Determine how many lines in these records hold "input". Only the number is wanted.
== Segment start ==
### src/rtl/rtc_bus_ctrl.sv
// Menu-side responder that runs RTC multiplexed-bus read and read-modify-write cycles.
// All bus outputs are registered from the current state, so they lag the state by one cycle.
module rtc_bus_ctrl
    import rtc_pkg::*;
#(
    parameter int TPHASE = TPHASE_DEFAULT
) (
    input  logic       CLK,
    input  logic       RST,
    input  logic       Acceso,
    input  logic [2:0] DIR,
    input  logic       Mod,
    input  logic       Numup,
    input  logic       Numdown,
    output logic       FRW,
    output logic [7:0] Dato,
    output logic [2:0] DatoDir,
    output logic       CS_n,
    output logic       RD_n,
    output logic       WR_n,
    output logic       A_D,
    output logic [7:0] ad_out,
    output logic       ad_oe,
    input  logic [7:0] ad_in
);

    localparam int CW = $clog2(TPHASE);

    state_t        state_q, state_d;
    logic [CW-1:0] cnt_q, cnt_d;
    logic [2:0]    dir_q, dir_d;
    logic          mod_q, mod_d;
    logic          up_q, up_d;
    logic          down_q, down_d;
    logic [7:0]    rdval_q, rdval_d;
    logic [7:0]    newval_q, newval_d;
    logic [7:0]    step_res;
    logic [7:0]    min_val;
    logic [7:0]    max_val;
    logic          phase_end;
    logic          timed;
    logic          do_modify;

    logic          cs_n_q, cs_n_d;
    logic          rd_n_q, rd_n_d;
    logic          wr_n_q, wr_n_d;
    logic          a_d_q, a_d_d;
    logic          ad_oe_q, ad_oe_d;
    logic [7:0]    ad_out_q, ad_out_d;
    logic          frw_q, frw_d;
    logic [7:0]    dato_q, dato_d;
    logic [2:0]    datodir_q, datodir_d;

    assign min_val   = reg_min(dir_q);
    assign max_val   = reg_max(dir_q);
    assign phase_end = (cnt_q == CW'(TPHASE - 1));
    // Either both or neither direction bit set degrades the request to a plain read.
    assign do_modify = mod_q & (up_q ^ down_q);

    bcd_step u_bcd_step (
        .value   (rdval_q),
        .min_val (min_val),
        .max_val (max_val),
        .up      (up_q),
        .result  (step_res)
    );

    always_comb begin
        state_d  = state_q;
        cnt_d    = cnt_q;
        dir_d    = dir_q;
        mod_d    = mod_q;
        up_d     = up_q;
        down_d   = down_q;
        rdval_d  = rdval_q;
        newval_d = newval_q;
        timed    = 1'b0;

        case (state_q)
            ST_IDLE: begin
                if (Acceso) begin
                    dir_d    = DIR;
                    mod_d    = Mod;
                    up_d     = Numup;
                    down_d   = Numdown;
                    rdval_d  = 8'h00;
                    newval_d = 8'h00;
                    state_d  = (DIR == 3'd0) ? ST_DONE : ST_A1;
                end
            end
            ST_A1: begin
                timed = 1'b1;
                if (phase_end) state_d = ST_G1;
            end
            ST_G1: begin
                timed = 1'b1;
                if (phase_end) state_d = ST_RD;
            end
            ST_RD: begin
                timed = 1'b1;
                if (phase_end) begin
                    rdval_d = ad_in;
                    state_d = ST_G2;
                end
            end
            ST_G2: begin
                timed = 1'b1;
                if (phase_end) state_d = do_modify ? ST_CALC : ST_DONE;
            end
            ST_CALC: begin
                newval_d = step_res;
                state_d  = ST_A2;
            end
            ST_A2: begin
                timed = 1'b1;
                if (phase_end) state_d = ST_G3;
            end
            ST_G3: begin
                timed = 1'b1;
                if (phase_end) state_d = ST_WR;
            end
            ST_WR: begin
                timed = 1'b1;
                if (phase_end) state_d = ST_G4;
            end
            ST_G4: begin
                timed = 1'b1;
                if (phase_end) state_d = ST_DONE;
            end
            ST_DONE: begin
                state_d = ST_IDLE;
            end
            default: begin
                state_d = ST_IDLE;
            end
        endcase

        if (timed)
            cnt_d = phase_end ? '0 : cnt_q + CW'(1);
    end

    always_comb begin
        cs_n_d    = 1'b1;
        rd_n_d    = 1'b1;
        wr_n_d    = 1'b1;
        a_d_d     = 1'b1;
        ad_oe_d   = 1'b0;
        ad_out_d  = 8'h00;
        frw_d     = 1'b0;
        dato_d    = dato_q;
        datodir_d = datodir_q;

        case (state_q)
            ST_A1, ST_A2: begin
                cs_n_d   = 1'b0;
                wr_n_d   = 1'b0;
                a_d_d    = 1'b0;
                ad_oe_d  = 1'b1;
                ad_out_d = rtc_addr(dir_q);
            end
            ST_RD: begin
                cs_n_d = 1'b0;
                rd_n_d = 1'b0;
            end
            ST_WR: begin
                cs_n_d   = 1'b0;
                wr_n_d   = 1'b0;
                ad_oe_d  = 1'b1;
                ad_out_d = newval_q;
            end
            ST_DONE: begin
                frw_d     = 1'b1;
                dato_d    = do_modify ? newval_q : rdval_q;
                datodir_d = dir_q;
            end
            default: begin
            end
        endcase
    end

    always_ff @(posedge CLK or posedge RST) begin
        if (RST) begin
            state_q   <= ST_IDLE;
            cnt_q     <= '0;
            dir_q     <= 3'd0;
            mod_q     <= 1'b0;
            up_q      <= 1'b0;
            down_q    <= 1'b0;
            rdval_q   <= 8'h00;
            newval_q  <= 8'h00;
            cs_n_q    <= 1'b1;
            rd_n_q    <= 1'b1;
            wr_n_q    <= 1'b1;
            a_d_q     <= 1'b1;
            ad_oe_q   <= 1'b0;
            ad_out_q  <= 8'h00;
            frw_q     <= 1'b0;
            dato_q    <= 8'h00;
            datodir_q <= 3'd0;
        end else begin
            state_q   <= state_d;
            cnt_q     <= cnt_d;
            dir_q     <= dir_d;
            mod_q     <= mod_d;
            up_q      <= up_d;
            down_q    <= down_d;
            rdval_q   <= rdval_d;
            newval_q  <= newval_d;
            cs_n_q    <= cs_n_d;
            rd_n_q    <= rd_n_d;
            wr_n_q    <= wr_n_d;
            a_d_q     <= a_d_d;
            ad_oe_q   <= ad_oe_d;
            ad_out_q  <= ad_out_d;
            frw_q     <= frw_d;
            dato_q    <= dato_d;
            datodir_q <= datodir_d;
        end
    end

    assign CS_n    = cs_n_q;
    assign RD_n    = rd_n_q;
    assign WR_n    = wr_n_q;
    assign A_D     = a_d_q;
    assign ad_oe   = ad_oe_q;
    assign ad_out  = ad_out_q;
    assign FRW     = frw_q;
    assign Dato    = dato_q;
    assign DatoDir = datodir_q;

endmodule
== Segment end ==
▶ _Reply to the exercise_
8